**Exercise details:** Using the listing below, set down exactly the lines starting at the line that contains "-0.352 | 1.59 |" and ending at the line that contains "run 2: routing", both included, and no others.

**Dataset entries:**
•••••
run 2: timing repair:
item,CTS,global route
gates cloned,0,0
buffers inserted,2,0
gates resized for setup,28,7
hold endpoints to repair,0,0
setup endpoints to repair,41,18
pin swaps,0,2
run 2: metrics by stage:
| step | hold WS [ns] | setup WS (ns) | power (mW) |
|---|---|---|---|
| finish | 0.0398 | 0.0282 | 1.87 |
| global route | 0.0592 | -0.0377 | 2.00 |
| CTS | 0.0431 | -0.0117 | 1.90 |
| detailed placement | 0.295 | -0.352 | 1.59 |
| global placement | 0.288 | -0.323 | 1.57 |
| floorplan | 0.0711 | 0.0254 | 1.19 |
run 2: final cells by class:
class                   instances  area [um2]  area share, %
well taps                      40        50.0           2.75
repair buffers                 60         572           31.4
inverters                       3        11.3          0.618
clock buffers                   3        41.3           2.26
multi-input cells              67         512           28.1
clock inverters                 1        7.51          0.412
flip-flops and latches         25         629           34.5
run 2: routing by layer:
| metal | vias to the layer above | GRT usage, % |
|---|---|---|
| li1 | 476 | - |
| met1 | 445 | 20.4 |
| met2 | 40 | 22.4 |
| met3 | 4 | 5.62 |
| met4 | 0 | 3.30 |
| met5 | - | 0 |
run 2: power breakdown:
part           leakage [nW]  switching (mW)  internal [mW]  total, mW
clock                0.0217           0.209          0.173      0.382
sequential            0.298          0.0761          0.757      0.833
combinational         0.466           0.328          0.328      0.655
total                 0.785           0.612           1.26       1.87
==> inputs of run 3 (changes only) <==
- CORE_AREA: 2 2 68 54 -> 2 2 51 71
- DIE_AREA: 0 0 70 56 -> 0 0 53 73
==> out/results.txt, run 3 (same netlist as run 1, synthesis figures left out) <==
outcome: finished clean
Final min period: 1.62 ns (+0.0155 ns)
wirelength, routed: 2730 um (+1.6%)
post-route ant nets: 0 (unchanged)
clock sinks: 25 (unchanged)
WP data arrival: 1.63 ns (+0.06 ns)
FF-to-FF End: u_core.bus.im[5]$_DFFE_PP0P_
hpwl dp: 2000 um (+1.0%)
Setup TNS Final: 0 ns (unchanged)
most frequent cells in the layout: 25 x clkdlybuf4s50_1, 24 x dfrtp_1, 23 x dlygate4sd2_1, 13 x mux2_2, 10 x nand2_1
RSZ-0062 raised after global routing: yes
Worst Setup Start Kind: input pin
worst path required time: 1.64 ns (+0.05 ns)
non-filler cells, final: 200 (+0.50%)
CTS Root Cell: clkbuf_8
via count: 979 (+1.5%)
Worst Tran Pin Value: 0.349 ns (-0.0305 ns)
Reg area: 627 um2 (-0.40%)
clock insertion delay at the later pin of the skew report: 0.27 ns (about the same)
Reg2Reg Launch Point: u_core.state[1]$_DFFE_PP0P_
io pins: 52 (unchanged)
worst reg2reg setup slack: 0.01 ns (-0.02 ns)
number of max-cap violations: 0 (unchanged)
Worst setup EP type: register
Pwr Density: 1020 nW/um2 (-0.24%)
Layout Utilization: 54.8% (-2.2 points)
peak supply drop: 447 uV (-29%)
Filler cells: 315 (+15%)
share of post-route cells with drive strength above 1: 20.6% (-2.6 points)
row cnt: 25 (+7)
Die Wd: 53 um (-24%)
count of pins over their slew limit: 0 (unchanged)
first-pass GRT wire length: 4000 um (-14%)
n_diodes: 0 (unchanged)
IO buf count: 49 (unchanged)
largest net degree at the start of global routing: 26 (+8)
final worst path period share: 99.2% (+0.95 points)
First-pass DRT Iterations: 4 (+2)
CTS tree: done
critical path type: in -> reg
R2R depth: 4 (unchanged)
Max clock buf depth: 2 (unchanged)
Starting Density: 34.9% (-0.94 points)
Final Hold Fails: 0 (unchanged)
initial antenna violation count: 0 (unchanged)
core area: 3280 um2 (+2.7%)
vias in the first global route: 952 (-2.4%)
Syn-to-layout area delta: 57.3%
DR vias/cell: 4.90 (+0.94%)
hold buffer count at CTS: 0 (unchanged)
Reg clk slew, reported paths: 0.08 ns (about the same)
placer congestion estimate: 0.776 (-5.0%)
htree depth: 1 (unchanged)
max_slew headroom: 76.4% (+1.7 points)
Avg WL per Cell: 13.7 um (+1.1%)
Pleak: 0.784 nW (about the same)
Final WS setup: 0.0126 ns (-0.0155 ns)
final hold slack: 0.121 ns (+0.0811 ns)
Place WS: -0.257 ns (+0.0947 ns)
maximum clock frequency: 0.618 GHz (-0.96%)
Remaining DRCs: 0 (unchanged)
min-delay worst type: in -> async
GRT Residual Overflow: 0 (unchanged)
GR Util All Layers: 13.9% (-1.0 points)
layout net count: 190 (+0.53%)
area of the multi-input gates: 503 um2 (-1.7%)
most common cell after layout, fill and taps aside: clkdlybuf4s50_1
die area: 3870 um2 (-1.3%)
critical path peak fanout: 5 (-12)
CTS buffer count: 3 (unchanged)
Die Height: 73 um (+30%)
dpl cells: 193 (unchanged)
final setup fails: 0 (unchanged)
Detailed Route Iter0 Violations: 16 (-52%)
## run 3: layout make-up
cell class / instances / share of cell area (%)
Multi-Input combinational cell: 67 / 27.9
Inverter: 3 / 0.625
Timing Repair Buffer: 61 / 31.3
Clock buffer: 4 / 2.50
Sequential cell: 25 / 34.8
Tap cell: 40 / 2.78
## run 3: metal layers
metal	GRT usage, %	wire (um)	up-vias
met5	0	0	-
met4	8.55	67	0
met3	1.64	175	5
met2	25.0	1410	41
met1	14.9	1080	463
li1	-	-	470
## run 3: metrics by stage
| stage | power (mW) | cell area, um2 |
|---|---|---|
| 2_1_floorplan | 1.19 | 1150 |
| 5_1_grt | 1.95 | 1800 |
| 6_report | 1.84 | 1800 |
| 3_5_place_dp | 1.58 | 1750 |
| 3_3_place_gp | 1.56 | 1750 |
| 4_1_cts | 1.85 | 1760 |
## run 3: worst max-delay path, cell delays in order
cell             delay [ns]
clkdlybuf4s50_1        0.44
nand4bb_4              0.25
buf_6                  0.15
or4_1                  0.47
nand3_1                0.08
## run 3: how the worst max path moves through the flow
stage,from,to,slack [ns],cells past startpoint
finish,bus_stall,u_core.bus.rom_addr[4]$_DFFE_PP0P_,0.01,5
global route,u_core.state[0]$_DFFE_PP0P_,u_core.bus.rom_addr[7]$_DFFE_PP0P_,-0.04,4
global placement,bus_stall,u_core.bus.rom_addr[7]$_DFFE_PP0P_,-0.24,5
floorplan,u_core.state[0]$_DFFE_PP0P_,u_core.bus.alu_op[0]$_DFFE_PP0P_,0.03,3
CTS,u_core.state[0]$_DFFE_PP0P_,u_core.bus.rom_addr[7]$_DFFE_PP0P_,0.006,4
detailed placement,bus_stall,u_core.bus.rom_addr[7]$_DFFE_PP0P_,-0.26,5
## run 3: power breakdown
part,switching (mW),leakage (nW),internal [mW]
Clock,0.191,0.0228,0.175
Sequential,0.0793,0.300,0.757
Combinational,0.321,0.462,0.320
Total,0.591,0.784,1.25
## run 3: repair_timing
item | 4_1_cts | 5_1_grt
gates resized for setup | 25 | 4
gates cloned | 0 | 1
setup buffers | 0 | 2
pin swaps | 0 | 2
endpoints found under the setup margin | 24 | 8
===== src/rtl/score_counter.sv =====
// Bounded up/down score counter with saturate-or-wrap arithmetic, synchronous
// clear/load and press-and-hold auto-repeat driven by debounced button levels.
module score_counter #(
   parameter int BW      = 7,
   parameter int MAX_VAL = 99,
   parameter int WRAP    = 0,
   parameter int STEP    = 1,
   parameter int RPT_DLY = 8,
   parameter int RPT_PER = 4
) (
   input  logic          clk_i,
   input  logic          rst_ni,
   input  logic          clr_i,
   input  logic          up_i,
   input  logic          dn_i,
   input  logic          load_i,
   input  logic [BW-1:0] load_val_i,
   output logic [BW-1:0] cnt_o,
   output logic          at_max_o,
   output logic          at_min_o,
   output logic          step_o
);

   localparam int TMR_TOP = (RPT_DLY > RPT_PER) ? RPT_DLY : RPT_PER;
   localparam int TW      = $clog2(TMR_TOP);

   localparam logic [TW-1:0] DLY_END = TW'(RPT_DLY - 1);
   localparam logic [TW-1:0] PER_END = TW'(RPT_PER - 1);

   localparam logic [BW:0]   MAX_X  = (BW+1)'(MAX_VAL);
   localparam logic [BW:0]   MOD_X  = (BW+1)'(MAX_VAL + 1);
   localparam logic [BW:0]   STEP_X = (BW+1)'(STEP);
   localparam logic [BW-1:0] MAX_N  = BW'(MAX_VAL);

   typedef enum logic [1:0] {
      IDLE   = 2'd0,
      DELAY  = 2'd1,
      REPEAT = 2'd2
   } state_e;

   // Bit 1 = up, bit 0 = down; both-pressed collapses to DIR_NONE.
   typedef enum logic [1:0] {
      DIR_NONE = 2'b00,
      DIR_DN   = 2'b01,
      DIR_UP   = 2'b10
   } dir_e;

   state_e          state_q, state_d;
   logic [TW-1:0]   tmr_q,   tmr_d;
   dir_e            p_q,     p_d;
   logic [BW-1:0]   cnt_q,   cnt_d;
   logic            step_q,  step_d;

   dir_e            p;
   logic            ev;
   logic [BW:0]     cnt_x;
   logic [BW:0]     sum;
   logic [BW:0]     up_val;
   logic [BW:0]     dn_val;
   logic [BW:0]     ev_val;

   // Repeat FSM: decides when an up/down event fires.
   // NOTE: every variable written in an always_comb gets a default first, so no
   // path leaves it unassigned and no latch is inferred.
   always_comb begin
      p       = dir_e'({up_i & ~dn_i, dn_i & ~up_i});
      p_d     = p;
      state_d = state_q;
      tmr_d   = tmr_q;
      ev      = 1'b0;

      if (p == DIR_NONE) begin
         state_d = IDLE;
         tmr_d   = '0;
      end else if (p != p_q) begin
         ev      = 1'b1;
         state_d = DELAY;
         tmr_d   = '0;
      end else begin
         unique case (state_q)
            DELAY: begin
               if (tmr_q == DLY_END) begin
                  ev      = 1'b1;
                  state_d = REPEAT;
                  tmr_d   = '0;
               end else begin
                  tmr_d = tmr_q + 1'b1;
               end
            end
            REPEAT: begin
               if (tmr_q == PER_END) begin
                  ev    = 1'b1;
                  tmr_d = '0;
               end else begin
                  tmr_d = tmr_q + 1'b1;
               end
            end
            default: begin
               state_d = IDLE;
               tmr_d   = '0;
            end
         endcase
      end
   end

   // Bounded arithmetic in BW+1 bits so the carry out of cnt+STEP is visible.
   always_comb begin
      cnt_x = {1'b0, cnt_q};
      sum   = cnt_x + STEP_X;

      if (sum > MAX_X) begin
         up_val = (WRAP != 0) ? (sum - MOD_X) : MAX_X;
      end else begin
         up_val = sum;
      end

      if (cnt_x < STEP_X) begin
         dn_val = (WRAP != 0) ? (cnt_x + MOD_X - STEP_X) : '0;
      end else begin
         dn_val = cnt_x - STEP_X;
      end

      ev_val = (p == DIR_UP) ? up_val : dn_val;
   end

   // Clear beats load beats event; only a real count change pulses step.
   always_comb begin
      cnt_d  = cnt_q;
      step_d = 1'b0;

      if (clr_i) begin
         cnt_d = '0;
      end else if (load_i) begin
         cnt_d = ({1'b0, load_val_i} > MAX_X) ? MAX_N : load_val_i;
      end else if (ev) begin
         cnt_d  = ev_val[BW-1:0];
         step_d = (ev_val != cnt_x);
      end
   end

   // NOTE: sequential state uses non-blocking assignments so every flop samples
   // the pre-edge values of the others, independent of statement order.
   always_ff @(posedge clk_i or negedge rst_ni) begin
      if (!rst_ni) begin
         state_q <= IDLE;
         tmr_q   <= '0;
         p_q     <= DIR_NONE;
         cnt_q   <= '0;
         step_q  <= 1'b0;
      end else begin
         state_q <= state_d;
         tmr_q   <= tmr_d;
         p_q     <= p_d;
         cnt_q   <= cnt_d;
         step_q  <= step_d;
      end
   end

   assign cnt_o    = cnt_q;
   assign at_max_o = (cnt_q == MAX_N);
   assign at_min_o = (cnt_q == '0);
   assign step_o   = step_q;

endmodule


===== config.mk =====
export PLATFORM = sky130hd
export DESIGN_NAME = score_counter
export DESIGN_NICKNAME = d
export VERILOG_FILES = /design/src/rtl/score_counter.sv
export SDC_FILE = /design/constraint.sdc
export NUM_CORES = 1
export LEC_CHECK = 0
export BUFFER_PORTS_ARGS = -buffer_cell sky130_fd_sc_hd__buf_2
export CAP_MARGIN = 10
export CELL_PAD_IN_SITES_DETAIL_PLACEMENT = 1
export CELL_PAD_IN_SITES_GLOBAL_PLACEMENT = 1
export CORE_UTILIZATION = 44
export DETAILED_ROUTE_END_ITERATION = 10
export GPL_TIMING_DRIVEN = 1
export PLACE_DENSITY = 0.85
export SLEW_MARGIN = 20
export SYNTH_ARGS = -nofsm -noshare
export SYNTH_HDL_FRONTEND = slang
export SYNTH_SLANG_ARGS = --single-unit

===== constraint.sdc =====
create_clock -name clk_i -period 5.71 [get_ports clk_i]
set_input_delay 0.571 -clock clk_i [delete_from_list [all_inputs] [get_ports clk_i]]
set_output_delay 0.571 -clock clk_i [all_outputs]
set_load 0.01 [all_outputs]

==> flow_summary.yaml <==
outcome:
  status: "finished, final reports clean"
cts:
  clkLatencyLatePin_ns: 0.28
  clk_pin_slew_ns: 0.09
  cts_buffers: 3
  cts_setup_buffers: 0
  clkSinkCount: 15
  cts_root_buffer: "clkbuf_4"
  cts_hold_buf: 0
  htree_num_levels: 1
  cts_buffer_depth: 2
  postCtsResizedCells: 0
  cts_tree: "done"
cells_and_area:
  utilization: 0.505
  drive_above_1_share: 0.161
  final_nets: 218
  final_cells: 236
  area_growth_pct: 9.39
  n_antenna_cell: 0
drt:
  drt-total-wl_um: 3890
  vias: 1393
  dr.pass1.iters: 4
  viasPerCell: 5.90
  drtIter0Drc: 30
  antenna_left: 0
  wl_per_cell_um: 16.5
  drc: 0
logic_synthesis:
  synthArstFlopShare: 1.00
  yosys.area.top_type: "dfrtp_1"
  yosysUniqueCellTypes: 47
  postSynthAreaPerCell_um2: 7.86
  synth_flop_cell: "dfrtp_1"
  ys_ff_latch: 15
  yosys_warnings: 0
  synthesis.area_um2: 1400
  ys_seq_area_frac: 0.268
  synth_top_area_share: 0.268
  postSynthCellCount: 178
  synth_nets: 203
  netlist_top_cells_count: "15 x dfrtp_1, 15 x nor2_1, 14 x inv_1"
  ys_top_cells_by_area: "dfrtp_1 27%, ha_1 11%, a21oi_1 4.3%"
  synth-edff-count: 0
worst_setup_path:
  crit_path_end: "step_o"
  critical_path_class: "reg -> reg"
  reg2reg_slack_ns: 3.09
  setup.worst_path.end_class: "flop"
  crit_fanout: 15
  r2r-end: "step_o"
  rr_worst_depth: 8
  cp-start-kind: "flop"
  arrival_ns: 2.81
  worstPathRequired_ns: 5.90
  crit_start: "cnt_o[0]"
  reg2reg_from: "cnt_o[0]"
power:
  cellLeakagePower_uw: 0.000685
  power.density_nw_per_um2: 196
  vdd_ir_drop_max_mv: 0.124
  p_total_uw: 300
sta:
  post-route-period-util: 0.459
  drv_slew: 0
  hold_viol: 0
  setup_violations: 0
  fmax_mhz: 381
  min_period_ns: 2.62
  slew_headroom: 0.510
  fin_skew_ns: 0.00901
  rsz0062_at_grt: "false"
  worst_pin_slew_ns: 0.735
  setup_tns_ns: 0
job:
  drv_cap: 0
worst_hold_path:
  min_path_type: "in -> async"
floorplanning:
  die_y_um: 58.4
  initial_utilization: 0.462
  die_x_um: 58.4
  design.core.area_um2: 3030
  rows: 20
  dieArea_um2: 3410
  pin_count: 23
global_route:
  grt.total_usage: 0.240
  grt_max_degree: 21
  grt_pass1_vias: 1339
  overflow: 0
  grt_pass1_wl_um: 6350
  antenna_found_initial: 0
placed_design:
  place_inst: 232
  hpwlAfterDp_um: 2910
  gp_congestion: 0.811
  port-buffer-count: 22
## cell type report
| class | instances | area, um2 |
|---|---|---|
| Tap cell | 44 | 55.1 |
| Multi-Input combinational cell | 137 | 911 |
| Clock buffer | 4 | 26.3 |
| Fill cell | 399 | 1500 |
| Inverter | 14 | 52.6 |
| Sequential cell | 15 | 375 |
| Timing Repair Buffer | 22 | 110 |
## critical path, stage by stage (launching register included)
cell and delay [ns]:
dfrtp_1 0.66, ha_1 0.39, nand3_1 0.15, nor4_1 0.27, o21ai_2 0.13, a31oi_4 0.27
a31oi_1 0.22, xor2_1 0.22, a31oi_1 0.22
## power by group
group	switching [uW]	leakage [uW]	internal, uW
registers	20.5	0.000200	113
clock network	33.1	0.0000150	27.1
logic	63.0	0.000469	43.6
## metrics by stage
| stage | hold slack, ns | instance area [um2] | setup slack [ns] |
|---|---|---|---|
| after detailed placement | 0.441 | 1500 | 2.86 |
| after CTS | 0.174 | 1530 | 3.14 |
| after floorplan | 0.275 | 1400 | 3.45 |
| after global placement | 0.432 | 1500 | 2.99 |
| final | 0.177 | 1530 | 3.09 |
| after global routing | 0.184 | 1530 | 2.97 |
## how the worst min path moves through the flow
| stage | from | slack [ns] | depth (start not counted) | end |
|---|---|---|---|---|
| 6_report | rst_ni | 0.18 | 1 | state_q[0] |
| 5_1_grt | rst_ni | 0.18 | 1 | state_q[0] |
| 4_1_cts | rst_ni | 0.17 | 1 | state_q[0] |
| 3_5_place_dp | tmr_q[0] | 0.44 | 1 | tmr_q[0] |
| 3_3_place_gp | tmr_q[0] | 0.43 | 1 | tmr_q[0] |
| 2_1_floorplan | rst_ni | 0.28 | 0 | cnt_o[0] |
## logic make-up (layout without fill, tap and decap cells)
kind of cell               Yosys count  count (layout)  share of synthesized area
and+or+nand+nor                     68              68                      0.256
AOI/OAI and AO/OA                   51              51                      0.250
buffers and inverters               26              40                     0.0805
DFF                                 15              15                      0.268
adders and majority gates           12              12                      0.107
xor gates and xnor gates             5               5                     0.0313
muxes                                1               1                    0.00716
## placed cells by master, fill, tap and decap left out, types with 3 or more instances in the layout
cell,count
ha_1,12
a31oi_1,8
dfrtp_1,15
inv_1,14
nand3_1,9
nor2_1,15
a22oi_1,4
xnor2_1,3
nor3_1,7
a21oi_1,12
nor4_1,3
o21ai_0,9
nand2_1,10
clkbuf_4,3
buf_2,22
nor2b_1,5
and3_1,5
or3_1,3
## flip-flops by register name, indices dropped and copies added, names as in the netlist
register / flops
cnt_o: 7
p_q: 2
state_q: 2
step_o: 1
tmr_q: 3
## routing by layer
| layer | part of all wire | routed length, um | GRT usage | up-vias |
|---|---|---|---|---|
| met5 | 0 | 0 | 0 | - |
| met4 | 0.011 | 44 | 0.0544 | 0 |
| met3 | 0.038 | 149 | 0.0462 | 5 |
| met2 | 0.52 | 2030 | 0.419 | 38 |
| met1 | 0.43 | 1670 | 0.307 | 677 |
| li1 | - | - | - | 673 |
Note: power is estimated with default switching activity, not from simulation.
•••••
**Response below:**
| detailed placement | 0.295 | -0.352 | 1.59 |
| global placement | 0.288 | -0.323 | 1.57 |
| floorplan | 0.0711 | 0.0254 | 1.19 |
run 2: final cells by class:
class                   instances  area [um2]  area share, %
well taps                      40        50.0           2.75
repair buffers                 60         572           31.4
inverters                       3        11.3          0.618
clock buffers                   3        41.3           2.26
multi-input cells              67         512           28.1
clock inverters                 1        7.51          0.412
flip-flops and latches         25         629           34.5
run 2: routing by layer:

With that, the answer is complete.